A 28 May 2009 Diepresse.com article reported that the identities of the 6 alleged Sikh attackers had been established. Five of the six had been questioned thoroughly, but the last, the alleged leader, was still too ill to interview, having been shot in the head. Of the six, all were males between 24 and 45 and from Punjab and other regions in northern India, two had entered the country illegally, and four had applied for asylum.
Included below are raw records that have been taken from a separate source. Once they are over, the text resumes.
[src/rtl/irqc_pkg.sv]
package irqc_pkg;

    localparam int unsigned REG_ADDR_W = 4;
    localparam int unsigned BUS_DATA_W = 32;

    // Word addresses of the register file
    typedef enum logic [REG_ADDR_W-1:0] {
        RA_MASK_CLR = 4'h8,
        RA_MASK_SET = 4'h9,
        RA_MASK_RD  = 4'hA,
        RA_PENDING  = 4'hB
    } reg_addr_e;

    // Trigger style of one source
    typedef enum logic {
        TRIG_LEVEL = 1'b0,
        TRIG_EDGE  = 1'b1
    } trig_e;

    // One-cycle write strobes decoded from the bus
    typedef struct packed {
        logic mask_set;
        logic mask_clr;
        logic pend_clr;
    } wr_strobe_t;

    function automatic trig_e trig_of(input logic edge_bit);
        return edge_bit ? TRIG_EDGE : TRIG_LEVEL;
    endfunction

    function automatic logic rose(input logic now_v, input logic prev_v);
        return now_v & ~prev_v;
    endfunction

endpackage

[src/rtl/irqc_regif.sv]
module irqc_regif
    import irqc_pkg::*;
#(
    parameter int unsigned NUM_SRC = 10,
    parameter int unsigned DATA_W  = 32
) (
    input  logic                   clk,
    input  logic                   rst,
    input  logic                   bus_stb,
    input  logic                   bus_we,
    input  logic [REG_ADDR_W-1:0]  bus_addr,
    input  logic [DATA_W-1:0]      bus_wdata,
    input  logic [NUM_SRC-1:0]     mask_q,
    input  logic [NUM_SRC-1:0]     pend_q,
    output wr_strobe_t             wstb,
    output logic [NUM_SRC-1:0]     wbits,
    output logic [DATA_W-1:0]      bus_rdata,
    output logic                   bus_ack
);
    localparam int unsigned PAD_W = DATA_W - NUM_SRC;

    logic              ack_q;
    logic              accept;
    logic              rd_go;
    logic [DATA_W-1:0] rd_mux;
    logic [DATA_W-1:0] rdata_q;
    logic [PAD_W-1:0]  wdata_unused;

    assign accept       = bus_stb & ~ack_q;
    assign rd_go        = accept & ~bus_we;
    assign wbits        = bus_wdata[NUM_SRC-1:0];
    assign wdata_unused = bus_wdata[DATA_W-1:NUM_SRC];

    always_comb begin
        wstb          = '0;
        wstb.mask_set = accept & bus_we & (bus_addr == RA_MASK_SET);
        wstb.mask_clr = accept & bus_we & (bus_addr == RA_MASK_CLR);
        wstb.pend_clr = accept & bus_we & (bus_addr == RA_PENDING);
    end

    always_comb begin
        unique case (bus_addr)
            RA_MASK_RD: rd_mux = {{PAD_W{1'b0}}, mask_q};
            RA_PENDING: rd_mux = {{PAD_W{1'b0}}, pend_q};
            default:    rd_mux = '0;
        endcase
    end

    always_ff @(posedge clk) begin
        if (rst) begin
            ack_q   <= 1'b0;
            rdata_q <= '0;
        end else begin
            ack_q   <= accept;
            rdata_q <= rd_go ? rd_mux : '0;
        end
    end

    assign bus_ack   = ack_q;
    assign bus_rdata = rdata_q;

    // acknowledge is a single-cycle pulse
    p_ack_pulse_r11: assert property (@(posedge clk) disable iff (rst)
        bus_ack |=> !bus_ack);

    // an accepted strobe is acknowledged on the next cycle
    p_ack_follows_r11: assert property (@(posedge clk) disable iff (rst)
        (bus_stb && !bus_ack) |=> bus_ack);

endmodule

[src/rtl/irqc_mask.sv]
module irqc_mask
    import irqc_pkg::*;
#(
    parameter int unsigned NUM_SRC = 10
) (
    input  logic               clk,
    input  logic               rst,
    input  wr_strobe_t         wstb,
    input  logic [NUM_SRC-1:0] wbits,
    output logic [NUM_SRC-1:0] mask_q
);
    always_ff @(posedge clk) begin
        if (rst) begin
            mask_q <= '0;
        end else if (wstb.mask_set) begin
            mask_q <= mask_q | wbits;
        end else if (wstb.mask_clr) begin
            mask_q <= mask_q & ~wbits;
        end
    end

    // mask comes out of reset cleared
    p_mask_reset_r1: assert property (@(posedge clk)
        rst |=> (mask_q == '0));

    // every bit written as 1 to the set register ends up enabled
    p_mask_set_r2: assert property (@(posedge clk) disable iff (rst)
        wstb.mask_set |=> ((mask_q & $past(wbits)) == $past(wbits)));

    // every bit written as 1 to the clear register ends up disabled
    p_mask_clr_r3: assert property (@(posedge clk) disable iff (rst)
        wstb.mask_clr |=> ((mask_q & $past(wbits)) == '0));

    // no other access changes the mask
    p_mask_hold_r4: assert property (@(posedge clk) disable iff (rst)
        (!wstb.mask_set && !wstb.mask_clr) |=> $stable(mask_q));

endmodule

[src/rtl/irqc_pending.sv]
module irqc_pending
    import irqc_pkg::*;
#(
    parameter int unsigned        NUM_SRC   = 10,
    parameter logic [NUM_SRC-1:0] EDGE_MASK = '0
) (
    input  logic               clk,
    input  logic               rst,
    input  logic [NUM_SRC-1:0] src_in,
    input  logic               clr_stb,
    input  logic [NUM_SRC-1:0] clr_bits,
    output logic [NUM_SRC-1:0] pend_q
);
    logic [NUM_SRC-1:0] clr_hit;

    assign clr_hit = clr_bits & {NUM_SRC{clr_stb}};

    for (genvar i = 0; i < NUM_SRC; i++) begin : g_src
        if (trig_of(EDGE_MASK[i]) == TRIG_EDGE) begin : g_edge
            logic src_q;
            logic trig;

            // Sampled even in reset so a line high at release is not an edge
            always_ff @(posedge clk) begin
                src_q <= src_in[i];
            end

            assign trig = rose(src_in[i], src_q);

            // A new edge outranks a clear in the same cycle
            always_ff @(posedge clk) begin
                if (rst) begin
                    pend_q[i] <= 1'b0;
                end else if (trig) begin
                    pend_q[i] <= 1'b1;
                end else if (clr_hit[i]) begin
                    pend_q[i] <= 1'b0;
                end
            end

            // a line held high does not re-arm a cleared edge source
            p_edge_no_rearm_r8: assert property (@(posedge clk) disable iff (rst)
                (src_in[i] && $past(src_in[i]) && !pend_q[i]) |=> !pend_q[i]);

            // a fresh edge is captured even against a clear
            p_edge_wins_r9: assert property (@(posedge clk) disable iff (rst)
                (src_in[i] && !$past(src_in[i])) |=> pend_q[i]);
        end else begin : g_level
            // A clear outranks the level; a high line re-arms next cycle
            always_ff @(posedge clk) begin
                if (rst) begin
                    pend_q[i] <= 1'b0;
                end else if (clr_hit[i]) begin
                    pend_q[i] <= 1'b0;
                end else if (src_in[i]) begin
                    pend_q[i] <= 1'b1;
                end
            end

            // a high line without a clear leaves the source pending
            p_level_set_r7: assert property (@(posedge clk) disable iff (rst)
                (src_in[i] && !clr_hit[i]) |=> pend_q[i]);
        end
    end

    // nothing is pending out of reset
    p_pend_reset_r1: assert property (@(posedge clk)
        rst |=> (pend_q == '0));

    // a pending bit only drops through a clear
    p_pend_drop_r6: assert property (@(posedge clk) disable iff (rst)
        !clr_stb |=> (($past(pend_q) & ~pend_q) == '0));

endmodule

[src/rtl/irq_ctrl_top.sv]
module irq_ctrl_top
    import irqc_pkg::*;
#(
    parameter int unsigned        NUM_SRC   = 10,
    parameter int unsigned        DATA_W    = BUS_DATA_W,
    parameter logic [NUM_SRC-1:0] EDGE_MASK = '0
) (
    input  logic                  clk,
    input  logic                  rst,
    input  logic                  bus_stb,
    input  logic                  bus_we,
    input  logic [REG_ADDR_W-1:0] bus_addr,
    input  logic [DATA_W-1:0]     bus_wdata,
    output logic [DATA_W-1:0]     bus_rdata,
    output logic                  bus_ack,
    input  logic [NUM_SRC-1:0]    src_in,
    output logic                  irq_out
);
    wr_strobe_t         wstb;
    logic [NUM_SRC-1:0] wbits;
    logic [NUM_SRC-1:0] mask_q;
    logic [NUM_SRC-1:0] pend_q;

    irqc_regif #(.NUM_SRC(NUM_SRC), .DATA_W(DATA_W)) u_regif (
        .clk       (clk),
        .rst       (rst),
        .bus_stb   (bus_stb),
        .bus_we    (bus_we),
        .bus_addr  (bus_addr),
        .bus_wdata (bus_wdata),
        .mask_q    (mask_q),
        .pend_q    (pend_q),
        .wstb      (wstb),
        .wbits     (wbits),
        .bus_rdata (bus_rdata),
        .bus_ack   (bus_ack)
    );

    irqc_mask #(.NUM_SRC(NUM_SRC)) u_mask (
        .clk    (clk),
        .rst    (rst),
        .wstb   (wstb),
        .wbits  (wbits),
        .mask_q (mask_q)
    );

    irqc_pending #(.NUM_SRC(NUM_SRC), .EDGE_MASK(EDGE_MASK)) u_pending (
        .clk      (clk),
        .rst      (rst),
        .src_in   (src_in),
        .clr_stb  (wstb.pend_clr),
        .clr_bits (wbits),
        .pend_q   (pend_q)
    );

    assign irq_out = |(pend_q & mask_q);

    // with the whole mask cleared the output stays low
    p_irq_masked_r10: assert property (@(posedge clk) disable iff (rst)
        (mask_q == '0) |-> !irq_out);

endmodule

[config.mk]
export PLATFORM = sky130hd
export DESIGN_NAME = irq_ctrl_top
export DESIGN_NICKNAME = d
export VERILOG_FILES = /design/src/rtl/irqc_pkg.sv /design/src/rtl/irqc_regif.sv /design/src/rtl/irqc_mask.sv /design/src/rtl/irqc_pending.sv /design/src/rtl/irq_ctrl_top.sv
export SDC_FILE = /design/constraint.sdc
export NUM_CORES = 1
export LEC_CHECK = 0
export CAP_MARGIN = 20
export CORE_MARGIN = 5
export CORE_UTILIZATION = 30
export CTS_CLUSTER_DIAMETER = 80
export DETAILED_ROUTE_END_ITERATION = 16
export SLEW_MARGIN = 15
export SYNTH_ARGS = -nofsm -noshare
export SYNTH_HDL_FRONTEND = slang
export SYNTH_HIERARCHICAL = 1
export SYNTH_SLANG_ARGS = --single-unit
[constraint.sdc]
create_clock -name clk -period 1.73 [get_ports clk]
set_clock_uncertainty 0.05 [all_clocks]
set_input_delay 0.346 -clock clk [delete_from_list [all_inputs] [get_ports clk]]
set_output_delay 0.346 -clock clk [all_outputs]
set_load 0.005 [all_outputs]
; ---- After elaboration in Yosys (flattened, before gate mapping)
; Cells that the tools add are included.
; Widths: inputs -> output; s select.
[classes]
addsub = 0
mul = 0
div = 0
order_cmp = 0
n_eq_ne = 4
n_shift = 0
muxes = 3
bitwise = 14
reduce_logical = 13
[ops]
columns = operator, count
row1 = $and 10x10->10, 3
row2 = $reduce_or 2->1, 11
row3 = $mux 10, 2
row4 = $pmux 10 s2, 1
row5 = $eq 4x4->1 const B, 4
row6 = $not 10->10, 1
row7 = $or 10x10->10, 1
row8 = $reduce_or 10->1, 1
row9 = $and 1x1->1, 6
row10 = $not 1->1, 3
row11 = $reduce_bool 2->1, 1
[totals]
reg_bits = 53
latchBits = 0
ram_bits = 0
rom_bits = 0
in_bits = 50
memories = 0

; ---- Logic depth before layout (Yosys ltp)
; Gate-level depths: netlist of the first run.
[logic_depth]
word_depth = 6
depth_mapped = 7

; ---- By module
; Netlist of the first run, hierarchy kept.
[by_module_without_submodules]
columns = mod, n_inst, cells_per_inst, area_each_um2, seq_area_each_um2
row1 = irqc_regif, 1, 77, 765.7, 220.2
row2 = irqc_mask, 1, 43, 439.2, 200.2
row3 = irqc_pending, 1, 32, 385.4, 200.2
row4 = irq_ctrl_top, 1, 6, 52.6, 0.0

; ---- Worst setup path after synthesis of the first run
; No wires, ideal clock.
[synth_timing]
path_type = input to register
startpoint = input port bus_addr[2]
endpoint = register (tool-made name)
setup_time_ns = 0.123
arrival_time_ns = 1.362
required_time_ns = 1.557
slack_ns = 0.195
stages = 6
path_buffers = 2
cell_sequence = nand4bb_4 buf_2 nor4_1 buf_6 a21bo_1 a21oi_2
[synth_lines]
columns = item, line_no
row1 = "start, declared", irq_ctrl_top.sv:12  ; input logic [REG_ADDR_W-1:0] bus_addr,

==> Flow_metrics.wiki, run 1 <==
{| class="wikitable"
! Metric !! Value
|-
| Die height || 84 µm
|-
| Synthesis warning total || 6
|-
| Fraction of post-synthesis cell area in the top cell type by area || between 30 and 40%
|-
| Vias in the first global route || 1092
|-
| Cells after synthesis || 158
|-
| Number of nets still failing antenna checks after routing || 0
|-
| Max-capacitance violation count || 0
|-
| Total track usage || 9.31%
|-
| Leak Pwr || slightly below 0.8 nW
|-
| Class of the tightest hold or removal check || reg -> reg
|-
| Max Transition Viols Final || 0
|-
| Total congestion overflow after global routing || 0
|-
| WP buf/inv || 1
|-
| Area inside the core boundary || ~5400 µm²
|-
| Syn Std Cell Area || about 1600 µm²
|-
| Routed length per placed instance || 11.9 µm
|-
| Number of buffers created by CTS || 5
|-
| Required @ worst endpoint || between 1 and 1.5 ns
|-
| Run status || finished clean
|-
| Total Routed Length || 3200 µm
|-
| Critical Setup Path Class || reg -> out
|-
| DRC marker count from the first detailed-route iteration || 31
|-
| Antenna Diode Count || 0
|-
| Half-perimeter wire length after placement || 2530 µm
|-
| Commonest cells after routing, fill and taps aside || clkdlybuf4s50_1 (38), dfxtp_1 (31), conb_1 (22)
|-
| Placed cell count || about 260
|-
| Final count of negative-setup-slack endpoints || 0
|-
| Slowest-stage cell, CP || dfxtp_1
|-
| Post-cts hold buffer count || 0
|-
| Total of flip-flops plus latches after synthesis || 31
|-
| Max VDD drop || 0.228 mV
|-
| Family of cells with the greatest summed delay on the critical path || compound AO/OA/AOI/OAI gates
|-
| Row count || 27
|-
| Finished Layout Cells || 270
|-
| First-pass detailed-route iteration total || 4
|-
| Global-route wire length before repair || slightly above 5000 µm
|-
| Post-synth EDFFs || 0
|-
| Power density over cell area || ~720 nW/µm²
|-
| Fraction of synthesis flops using an asynchronous set or reset pin || 0%
|-
| Effective utilization at floorplan || approximately 30%
|-
| H-Tree Depth || 2
|-
| Min Hold Slack || 0.410 ns
|-
| Shortest period the worst path allows || 1.69 ns
|-
| Average cell area after synthesis || 10.4 µm²
|-
| Clock sink count || 31
|-
| Later-pin clock latency in the skew report || between 0.2 and 0.3 ns
|-
| Count of unresolved DRC violations after routing || 0
|-
| Area of the die || 7060 µm²
|-
| Maximum number of pins on one net before global-route repair || 22
|-
| Die X-Extent || around 84 µm
|-
| Avg Vias per Cell || 4.14
|-
| Maximum single-stage delay on the critical path || 0.31 ns
|-
| Io pins || 84
|-
| Post-layout utilization of the core || roughly two fifths
|-
| Number of hold-slack violations in the final timing report || 0
|-
| Most frequent standard cell in the layout excluding fill and tap cells || clkdlybuf4s50_1
|-
| Clock transition time at the flip-flop clock pins of the worst setup and hold paths || 0.06 ns
|-
| Total Neg Setup Slack || 0 ns
|-
| Arrival time at the worst endpoint || around 1.3 ns
|-
| Routability congestion estimate from global placement || between 0.7 and 0.8
|-
| Unrepaired setup endpoints after global routing || yes
|-
| Beginning of the worst hold path || u_regif/bus_ack$_SDFF_PP0_
|-
| Clock tree from TritonCTS || done
|-
| Most used DFF post-synth || dfxtp_1
|-
| Reg2Reg Launch Point || u_regif/bus_ack$_SDFF_PP0_
|-
| Final worst-path cycle share || a little over nine tenths
|-
| Total number of vias || about 1100
|-
| Area delta synth->final || 26.4%
|-
| Port Buf Inserts || 39
|-
| Fraction of layout cells with a size suffix above 1 || between 20% and 30%
|-
| Ordered list of cells on the worst path || a22o_1 > a221oi_2 > nand4_1 > buf_2
|-
| Startpoint type of the worst setup path || flop
|-
| Internal reg-to-reg setup slack || ~0.40 ns
|-
| Post-CTS repair timing setup buffer count || 0
|-
| Sequential element share of the synthesized area || 37.8%
|-
| Worst setup EP type || primary output
|-
| Number of different library cells in the post-synthesis netlist || 25
|-
| Post-layout instance area || between 2000 and 2500 µm²
|-
| Clock tree root driver cell || clkbuf_8
|-
| Total number of nets in the final design || approximately 250
|-
| Cell accounting for the most synthesized area || dfxtp_1
|-
| Clock Path Buffers || 2
|-
| Fmax || 591 MHz
|-
| Fillers || around 550
|-
| Antenna violations before repair || 0
|-
| Area of placed instances || 1990 µm²
|-
| Top cells by area, synth || dfxtp_1 (38%), buf_4 (15%), a211oi_2 (7.6%)
|-
| Largest fanout on the critical path || 2
|}
-- timing repair --
action / 4_1_cts / 5_1_grt
resized for setup: 4 / 0
endpoints found under the setup margin: 1 / 1
pin swaps: 2 / 0
-- cell usage after synthesis, types with 3 or more instances --
| master | instances |
|---|---|
| a211oi_2 | 10 |
| a21bo_1 | 9 |
| a21oi_2 | 8 |
| a22oi_1 | 3 |
| buf_4 | 33 |
| buf_6 | 4 |
| dfxtp_1 | 31 |
| mux2i_1 | 10 |
| nand2_1 | 11 |
| nor2_1 | 10 |
| nor3_2 | 10 |
-- power by group --
part           switching [mW]  internal, mW
Clock                   0.251         0.311
Sequential             0.0147         0.735
Combinational          0.0885         0.105
-- metrics by stage --
step | setup WS, ns | power, mW
after CTS | -0.00710 | 1.53
final | 0.0374 | 1.50
after floorplan | 0.195 | 0.912
after global placement | -0.0822 | 0.958
after global routing | -0.0830 | 1.58
after detailed placement | -0.0892 | 0.960
-- routing by layer --
| metal | up-vias | GRT usage, % | share of wire (%) |
|---|---|---|---|
| met2 | 38 | 14.8 | 46 |
| met1 | 503 | 11.4 | 45 |
| met3 | 5 | 2.86 | 6.7 |
| met5 | - | 0 | 0 |
| met4 | 0 | 4.39 | 1.9 |
| li1 | 571 | - | - |
-- layout make-up --
type                            count  area [µm²]  share of cell area, %
Inverter                            2        7.51                  0.361
Clock inverter                      1        5.00                  0.241
Timing Repair Buffer               53         490                   23.6
Clock buffer                        6        82.6                   3.98
Multi-Input combinational cell    105         781                   37.6
Sequential cell                    31         621                   29.9
Tap cell                           72        90.1                   4.34
-- worst reg2reg max path, cell delays in order (launching register included) --
cell       delay (ns)
dfxtp_1          0.32
nand4bb_4        0.22
nor4_1           0.19
buf_4            0.23
a21bo_1          0.14
a21oi_2          0.05
-- worst paths after layout --
kind                                     end  depth (start not counted)
setup / recovery                     irq_out                          4
hold / removal    u_regif/bus_ack$_SDFF_PP0_                          1
setup reg to reg                        flop                          5
hold reg to reg   u_regif/bus_ack$_SDFF_PP0_                          1
-- cells by family after synthesis --
kind of cell	Yosys count	share of synthesized area, %
buffers and inverters	43	19.5
AND/OR/NAND/NOR	38	15.0
AO/OA/AOI/OAI	35	21.4
flip-flops	31	37.8
multiplexers	10	6.09
other	1	0.228
No activity file was read; power rests on OpenSTA's default activity.
==> run 2: changes to the inputs <==
--- a/config.mk
+++ b/config.mk
@@ -5,10 +5,9 @@
 export SDC_FILE = /design/constraint.sdc
 export NUM_CORES = 1
 export LEC_CHECK = 0
-export CAP_MARGIN = 20
 export CORE_MARGIN = 5
 export CORE_UTILIZATION = 30
-export CTS_CLUSTER_DIAMETER = 80
+export CTS_CLUSTER_DIAMETER = 200
 export DETAILED_ROUTE_END_ITERATION = 16
 export SLEW_MARGIN = 15
 export SYNTH_ARGS = -nofsm -noshare
==> results of run 2 <==
The final DEF is identical to that of run 1; final timing and power are the same.
==> run 3: changes to the inputs <==
--- a/config.mk
+++ b/config.mk
@@ -5,7 +5,6 @@
 export SDC_FILE = /design/constraint.sdc
 export NUM_CORES = 1
 export LEC_CHECK = 0
-export CORE_MARGIN = 5
 export CORE_UTILIZATION = 30
 export CTS_CLUSTER_DIAMETER = 200
 export DETAILED_ROUTE_END_ITERATION = 16
==> run 3 against run 2 <==
  * Sequential share of layout area rose by 0.25 points
  * Global-route usage rose by 2.2 points
  * Utilization rose by 1.1 points
  * Cell area fell by 0.84%
  * Non-clock buffer count did not move
  * Flip-flop and latch count did not move
  * Largest cell class unchanged
  * Largest power group unchanged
It reported that Nirajnan Das was "on the road to recovery". Both the sixth alleged attacker and Niranjan Das were reportedly under heavy guard at the hospital.

An email received by The Tribune newspaper, purported to be from Ranjit Singh Jammu of the KZF, expressed sympathy for the "Ravidassia brotherhood" and denied any involvement.

Akash Radio reported on its web site that it had received, on 29 May 2009, a third email purported to be from the KZF.
In this third email, Akash reports, the KZF stated that "Indian agencies" used its letterhead to deny responsibility, and went on to emphasize that it took responsibility for the attack that resulted in the death of Rama Nand, and that KZF had sent the letter to an Indian newspaper which did not print the claim of responsibility, but which was quick to print the retraction.

==Ravidassia identity shift following attack==
Before the attack at the temple, the Sikh holy book Shri Guru Granth Sahib was installed over there. After this violent clash, followers of the Dera Sachkhand Ballan formally moved to declare a separate Ravidassia identity. As part of this shift, they compiled a new scripture, Amritbani Guru Ravidass Ji, containing only the hymns of Guru Ravidas, and began installing it in place of the Guru Granth Sahib in many Ravidassia temples, including the Guru Ravidas Janam Asthan Temple. This process was not without controversy as some within the community resist the removal of Guru Granth Sahib, seeing it as integral to shared history and identity, while others argue that replacing it affirms the community’s autonomy and addresses long-felt grievances about caste discrimination and marginalization.

==Arrest and trial==
One of the six suspects detained in connection with the attack was released due to lack of evidence. Four of the six offenders were Non-Resident Indian asylum seekers living in Austria and were identified as Satwinder Singh, 28, Jaspal Singh, 34, Tasum Singh, 45 and Sukhwinder Singh, 28. The other two attackers - Hardeep Singh, 33 and Charnjit Singh, 24, entered Austria illegally, authorities said. Amritpal Singh, a 26-year-old Sikh man of Indian origin, was arrested after a firefight with commandos of the Austrian police who raided his apartment while investigating the murder.

After nearly 11 hours of deliberations, the jury found main defendant Jaspal Singh guilty of shooting Ramanand Dass to death and he received a life-sentence; he was also convicted of attempted murder. Four men were convicted of aiding Singh and were sentenced to between 17 and 18 years, while one was found guilty of attempted coercion and received a 6-month sentence. The prosecutor had alleged that some of the men had travelled to Vienna from Barcelona in Spain with the aim of carrying out their crime.